項1. (a1)固形エポキシ樹脂と、(a2)液状エポキシ化合物と、(b)アミンと、(c)多価カルボン酸とを反応させて得られる分子構造を有する、変性エポキシ樹脂。
項2. 前記(a1)成分のエポキシ当量が430以上である、項1に記載の変性エポキシ樹脂。
項3. 前記(a2)成分のエポキシ当量が330以下である、項1又は2に記載の変性エポキシ樹脂。
項4. 前記(a2)成分が、ビスフェノール型エポキシ樹脂である、項1~3のいずれかに記載の変性エポキシ樹脂。
項5. 前記(a2)成分が、ポリオールポリグリシジルエーテルである、項1~3のいずれかに記載の変性エポキシ樹脂。
項6. 前記(a1)成分100質量部に対する前記(a2)成分の量が、2~180質量部である、項1~5のいずれかに記載の変性エポキシ樹脂。
項7. 前記(b)成分が、第1級アミン及び第2級アミンを含む、項1~6のいずれかに記載の変性エポキシ樹脂。
項8. 前記第1級アミンが脂肪族アミンである、項7に記載の変性エポキシ樹脂。
項9. 前記脂肪族アミンの炭素数が8以上である、項8に記載の変性エポキシ樹脂。
項10. 前記第1級アミンに対する前記第2級アミンのモル比が、0.3~10である、項7~9のいずれかに記載の変性エポキシ樹脂。
項11. 前記(c)成分が脂肪族多価カルボン酸である、項1~10のいずれかに記載の変性エポキシ樹脂。
項12. 前記脂肪族多価カルボン酸の炭素数が8以上である、項11に記載の変性エポキシ樹脂。
項13. エポキシ基に対するアミノ基水素原子のモル比が0.2以上である、項1~12のいずれかに記載の変性エポキシ樹脂。
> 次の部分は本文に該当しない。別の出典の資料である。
File: src/rtl/cl_full_pkg.sv
package cl_full_pkg;
  localparam int CH_W     = 28;
  localparam int DATA_W   = 24;
  localparam int LVAL_BIT = 24;
  localparam int FVAL_BIT = 25;
  localparam int DVAL_BIT = 26;

  typedef struct packed {
    logic dv;
    logic fv;
    logic lv;
  } frame_bits_t;
endpackage

File: src/rtl/cl_frame_extract.sv
module cl_frame_extract
  import cl_full_pkg::*;
(
  input  logic [CH_W-1:0] chan_x_i,
  input  logic [CH_W-1:0] chan_y_i,
  input  logic [CH_W-1:0] chan_z_i,
  input  logic            use_dval_i,
  input  logic            inv_lval_i,
  input  logic            inv_fval_i,
  input  logic            inv_dval_i,
  output frame_bits_t     norm_o,
  output logic            qual_o,
  output logic            mismatch_o
);
  frame_bits_t raw_x, raw_y, raw_z;

  always_comb begin
    raw_x = '{dv: chan_x_i[DVAL_BIT], fv: chan_x_i[FVAL_BIT], lv: chan_x_i[LVAL_BIT]};
    raw_y = '{dv: chan_y_i[DVAL_BIT], fv: chan_y_i[FVAL_BIT], lv: chan_y_i[LVAL_BIT]};
    raw_z = '{dv: chan_z_i[DVAL_BIT], fv: chan_z_i[FVAL_BIT], lv: chan_z_i[LVAL_BIT]};
    norm_o.dv = raw_x.dv ^ inv_dval_i;
    norm_o.fv = raw_x.fv ^ inv_fval_i;
    norm_o.lv = raw_x.lv ^ inv_lval_i;
    qual_o     = norm_o.fv & norm_o.lv & (norm_o.dv | ~use_dval_i);
    mismatch_o = qual_o & ((raw_y != raw_x) | (raw_z != raw_x));
  end
endmodule

File: src/rtl/cl_pixel_unpack.sv
module cl_pixel_unpack
  import cl_full_pkg::*;
#(
  parameter int PIX_W   = 8,
  parameter int NUM_PIX = 8,
  localparam int BUS_W  = PIX_W * NUM_PIX,
  localparam int POOL_W = 3 * DATA_W
) (
  input  logic [CH_W-1:0]  chan_x_i,
  input  logic [CH_W-1:0]  chan_y_i,
  input  logic [CH_W-1:0]  chan_z_i,
  output logic [BUS_W-1:0] pix_o
);
  logic [POOL_W-1:0] pool;
  assign pool = {chan_z_i[DATA_W-1:0], chan_y_i[DATA_W-1:0], chan_x_i[DATA_W-1:0]};

  for (genvar g = 0; g < NUM_PIX; g++) begin : g_pix
    assign pix_o[g*PIX_W +: PIX_W] = pool[g*PIX_W +: PIX_W];
  end
endmodule

File: src/rtl/cl_line_tracker.sv
module cl_line_tracker
  import cl_full_pkg::*;
#(
  parameter int CNT_W = 16
) (
  input  logic             clk_i,
  input  logic             rst_ni,
  input  frame_bits_t      norm_i,
  input  logic             qual_i,
  output logic             sof_o,
  output logic             eof_o,
  output logic             sol_o,
  output logic             eol_o,
  output logic [CNT_W-1:0] pix_cnt_o,
  output logic [CNT_W-1:0] line_cnt_o
);
  logic             fv_q, lv_q;
  logic [CNT_W-1:0] beat_q;
  logic             f_rise, f_fall, l_rise, l_end;
  logic [CNT_W-1:0] idx;

  always_comb begin
    f_rise = norm_i.fv & ~fv_q;
    f_fall = ~norm_i.fv & fv_q;
    l_rise = norm_i.lv & ~lv_q;
    l_end  = lv_q & ~norm_i.lv & fv_q;
    idx    = l_rise ? '0 : beat_q;
  end

  always_ff @(posedge clk_i or negedge rst_ni) begin
    if (!rst_ni) begin
      fv_q       <= 1'b0;
      lv_q       <= 1'b0;
      beat_q     <= '0;
      sof_o      <= 1'b0;
      eof_o      <= 1'b0;
      sol_o      <= 1'b0;
      eol_o      <= 1'b0;
      pix_cnt_o  <= '0;
      line_cnt_o <= '0;
    end else begin
      fv_q  <= norm_i.fv;
      lv_q  <= norm_i.lv;
      sof_o <= f_rise;
      eof_o <= f_fall;
      sol_o <= l_rise & norm_i.fv;
      eol_o <= l_end;
      if (qual_i) begin
        pix_cnt_o <= idx;
        beat_q    <= idx + 1'b1;
      end else if (l_rise) begin
        beat_q <= '0;
      end
      // frame start wins over a line end on the same beat
      if (f_rise)     line_cnt_o <= '0;
      else if (l_end) line_cnt_o <= line_cnt_o + 1'b1;
    end
  end
endmodule

File: src/rtl/cl_full_framer.sv
module cl_full_framer
  import cl_full_pkg::*;
#(
  parameter int PIX_W   = 8,
  parameter int NUM_PIX = 8,
  parameter int CNT_W   = 16,
  localparam int BUS_W  = PIX_W * NUM_PIX
) (
  input  logic             clk_i,
  input  logic             rst_ni,
  input  logic [CH_W-1:0]  chan_x_i,
  input  logic [CH_W-1:0]  chan_y_i,
  input  logic [CH_W-1:0]  chan_z_i,
  input  logic             use_dval_i,
  input  logic             inv_lval_i,
  input  logic             inv_fval_i,
  input  logic             inv_dval_i,
  output logic             pix_valid_o,
  output logic [BUS_W-1:0] pix_data_o,
  output logic             sof_o,
  output logic             eof_o,
  output logic             sol_o,
  output logic             eol_o,
  output logic [CNT_W-1:0] pix_cnt_o,
  output logic [CNT_W-1:0] line_cnt_o,
  output logic             sync_err_o
);
  frame_bits_t      norm;
  logic             qual, mismatch;
  logic [BUS_W-1:0] pix_w;

  cl_frame_extract u_extract (
    .chan_x_i   (chan_x_i),
    .chan_y_i   (chan_y_i),
    .chan_z_i   (chan_z_i),
    .use_dval_i (use_dval_i),
    .inv_lval_i (inv_lval_i),
    .inv_fval_i (inv_fval_i),
    .inv_dval_i (inv_dval_i),
    .norm_o     (norm),
    .qual_o     (qual),
    .mismatch_o (mismatch)
  );

  cl_pixel_unpack #(.PIX_W(PIX_W), .NUM_PIX(NUM_PIX)) u_unpack (
    .chan_x_i (chan_x_i),
    .chan_y_i (chan_y_i),
    .chan_z_i (chan_z_i),
    .pix_o    (pix_w)
  );

  cl_line_tracker #(.CNT_W(CNT_W)) u_track (
    .clk_i      (clk_i),
    .rst_ni     (rst_ni),
    .norm_i     (norm),
    .qual_i     (qual),
    .sof_o      (sof_o),
    .eof_o      (eof_o),
    .sol_o      (sol_o),
    .eol_o      (eol_o),
    .pix_cnt_o  (pix_cnt_o),
    .line_cnt_o (line_cnt_o)
  );

  always_ff @(posedge clk_i or negedge rst_ni) begin
    if (!rst_ni) begin
      pix_valid_o <= 1'b0;
      pix_data_o  <= '0;
      sync_err_o  <= 1'b0;
    end else begin
      pix_valid_o <= qual;
      if (qual) pix_data_o <= pix_w;
      if (mismatch) sync_err_o <= 1'b1;
    end
  end
endmodule

File: config.mk
export PLATFORM = sky130hd
export DESIGN_NAME = cl_full_framer
export DESIGN_NICKNAME = d
export VERILOG_FILES = /design/src/rtl/cl_full_pkg.sv /design/src/rtl/cl_frame_extract.sv /design/src/rtl/cl_pixel_unpack.sv /design/src/rtl/cl_line_tracker.sv /design/src/rtl/cl_full_framer.sv
export SDC_FILE = /design/constraint.sdc
export NUM_CORES = 1
export LEC_CHECK = 0
export BUFFER_PORTS_ARGS = -buffer_cell sky130_fd_sc_hd__buf_2
export CORE_MARGIN = 2
export CORE_UTILIZATION = 49
export CTS_CLUSTER_DIAMETER = 50
export DETAILED_ROUTE_END_ITERATION = 8
export GPL_ROUTABILITY_DRIVEN = 0
export PLACE_DENSITY = 0.78
export RECOVER_POWER = 100
export SKIP_LAST_GASP = 1
export SYNTH_ARGS = -nofsm -noshare
export SYNTH_HDL_FRONTEND = slang
export SYNTH_SLANG_ARGS = --single-unit
File: constraint.sdc
create_clock -name clk_i -period 2.2 [get_ports clk_i]
set_input_delay 0.11 -clock clk_i [delete_from_list [all_inputs] [get_ports clk_i]]
set_output_delay 0.11 -clock clk_i [all_outputs]
set_load 0.02 [all_outputs]
==> flow_summary.toml <==
[die]
dieHeight_um = 105
fp.coreArea_um2 = 9820
die_x_um = 105
ioPinCount = 192
std_cell_rows = 36
start_util_pct = 50.7
dieArea_um2 = 11000

[global_routing]
overflow = 0
grt_pass1_wl_um = 24300
grt_use_met3_pct = 9.61
antenna_found_initial = 0
first_global_vias = 5168
grt_max_degree = 60
grt_busiest_layer = "met2"
gr-usage-met1_pct = 33.6
met2_usage_pct = 45.3
grt_use_total_pct = 27.7

[clocking]
clk_path_buf_depth = 2
cts_max_level = 4
clock_sink_count = 120
root_buffer = "clkbuf_8"
clock_latency_ns = 0.51
post_cts_buffers = 0
numCtsBuffers = 17
cts_tree = "done"
clkSlewWorstSetupHoldPaths_ns = 0.06

[setup_path]
crit_family = "simple AND/OR/NAND/NOR gates"
cp_slowest_stage_delay_ns = 0.54
critical_path_class = "in -> reg"
end_kind = "flop"
crit_chain = "dlygate4sd3_1, buf_2, xnor2_4, inv_1, clkbuf_1, or3_1, or4_1, a21oi_1"
cp_data_required_time_ns = 2.63
cp-start-kind = "input port"
reg2reg_slack_ns = 0.30
path_buf_inv = 4
path_max_fanout = 8
cp_slowest_cell = "dlygate4sd3_1"
r2r_start = "u_track.line_cnt_o[0]"
startpoint = "inv_lval_i"
arrival_ns = 2.49

[yosys]
yosys_warnings = 0
synth_edf_count = 0
synth_area_um2 = 4970
synth-async-reset-ratio_pct = 100
yosys-top-cells-count = "nand2_1, dfrtp_1, nand3_1"
synth_top_cells_by_area = "dfrtp_1, nand2_1, nand3_1"
synthCells = 539
ys_types = 33
synthMostInstantiatedCell = "nand2_1"
syn_avg_cell_area_um2 = 9.23
ys_seq_elements = 120
ys.flop_type = "dfrtp_1"
syn_nets = 631
ys_seq_area_share_pct = 60.4
yosysTopAreaCellShare_pct = 60.4
netlist.top_cell.by_area = "dfrtp_1"

[placement]
dp_slack_ns = 0.288
io_buffers = 180
hpwlAfterDp_um = 8210

[timing]
worst_slew_pin_slew_ns = 0.973
setup_viol = 0
rsz0062_at_grt = "false"
finClkSkew_ns = 0.0136
setup_slack_ns = 0.138
fin_setup_tns_ns = 0
slew_violations = 0
fin_crit_sh_pct = 93.7
hold_slack_ns = 0.106
slew_headroom_pct = 35.1
finalCriticalPeriod_ns = 2.06
final_hold_viol_count = 0
max_freq_ghz = 0.485

[final_layout]
finish.utilization_pct = 73.2
area_delta_synth_final_pct = 44.5
final_nets = 891
antenna_cells = 0
drive_gt1_share_pct = 14.2

[pwr]
p_leak_uw = 0.00352
power-per-cell-area_nw_per_um2 = 975
ir_worst_vdd_mv = 0.610

[min_path]
hold_path.startpoint = "chan_x_i[24]"
hold_class = "in -> reg"

[routing]
vias = 4960
wirelength_um = 14500
drt_iter0_markers = 329
postRouteAntennaNets = 0
via_per_inst = 5.25
post_drt_wl_per_cell_um = 15.4
drc_errors = 0
firstDrtPassIters = 5

[run_status]
status = "finished, final reports clean"

[flow_run]
maxCapViolCount = 0
[cell type report]
cell class	instances	area (um^2)
Fill cell	737	2630
Multi-Input combinational cell	384	1830
Timing Repair Buffer	264	1590
Inverter	12	45.0
Clock inverter	9	100
Tap cell	133	166
Clock buffer	22	453
Sequential cell	120	3000
[stage by stage]
stage / total power [uW] / area [um^2] / std cells
finish: 7010 / 7190 / 944
global route: 7340 / 7190 / 944
CTS: 7090 / 7340 / 944
detailed placement: 4370 / 6060 / 840
global placement: 4320 / 6060 / 840
floorplan: 3700 / 4970 / 539
[routing by layer]
layer,vias up,routed length [um]
met2,247,7220
met1,2398,5840
met5,-,0
li1,2279,-
met4,0,390
met3,36,1050
[tightest hold or removal path, delay by kind of cell]
family                    cells  cell delay (ns)
xor gates and xnor gates      1             0.13
buffers and inverters         2             0.23
and+or+nand+nor               2             0.10
[what timing repair did]
action                                  4_1_cts  5_1_grt
resized for setup                             0        0
hold endpoints to repair                    108        0
hold buffers                                 73        0
endpoints found under the setup margin        0        0
[path summary, 6_finish.rpt]
kind / end / depth (start not counted)
worst max-delay path: u_track.line_cnt_o[12] / 8
worst min-delay path: u_track.sol_o / 5
worst max register to register: u_track.line_cnt_o[12] / 5
worst min register to register: u_track.beat_q[15] / 1
max in group asynchronous: u_track.beat_q[1] / 3
min in group asynchronous: u_track.beat_q[13] / 2
[cell families (layout without fill, tap and decap cells)]
| logic type | after synthesis | count (layout) | synth area share, % |
|---|---|---|---|
| AOI/OAI and AO/OA | 46 | 46 | 5.28 |
| xor gates and xnor gates | 10 | 10 | 2.14 |
| adders and majority gates | 2 | 2 | 0.503 |
| buffers and inverters | 35 | 307 | 2.77 |
| DFF | 120 | 120 | 60.4 |
| muxes | 9 | 9 | 1.81 |
| and+or+nand+nor | 317 | 317 | 27.1 |
[placed cells by master, fill, tap and decap left out, drive strengths merged, types with 10 or more instances in the layout]
master,n
o21ai,20
a21oi,15
nand3,20
buf,82
or3,10
dfrtp,120
dlygate4sd3,73
nand2,240
clkbuf,131
inv,12
[flip-flops by register name, indices dropped and copies added (netlist names)]
signal / count
pix_valid_o: 1
u_track.sol_o: 1
u_track.line_cnt_o: 16
u_track.beat_q: 16
u_track.pix_cnt_o: 16
u_track.eol_o: 1
u_track.lv_q: 1
u_track.fv_q: 1
sync_err_o: 1
u_track.sof_o: 1
u_track.eof_o: 1
pix_data_o: 64
[power breakdown]
group	internal [uW]	leakage, uW	switching [uW]
clock	1650	0.000270	952
combinational	477	0.00170	1090
sequential	2580	0.00156	263
Note: power is estimated with default switching activity, not from simulation.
項14. エポキシ基に対するカルボキシル基のモル比が0.8以下である、項1~13のいずれかに記載の変性エポキシ樹脂。
項15. 項1~14のいずれかに記載の(I)変性エポキシ樹脂を含む、塗料組成物。項16. 更に(II)防錆顔料を含む、項15に記載の塗料組成物。
項17. 前記(II)成分が、リン酸塩化合物及びモリブテン酸塩化合物と、前記リン酸塩化合物及び前記モリブデン酸化合物以外の、亜鉛塩化合物、アルカリ土類金属塩化合物及びビスマス化合物とからなる群より選択される、項16に記載の塗料組成物。
項18. 前記(II)成分の配合量が、前記(I)成分100質量部当たり25~125質量部である、項16又は17に記載の塗料組成物。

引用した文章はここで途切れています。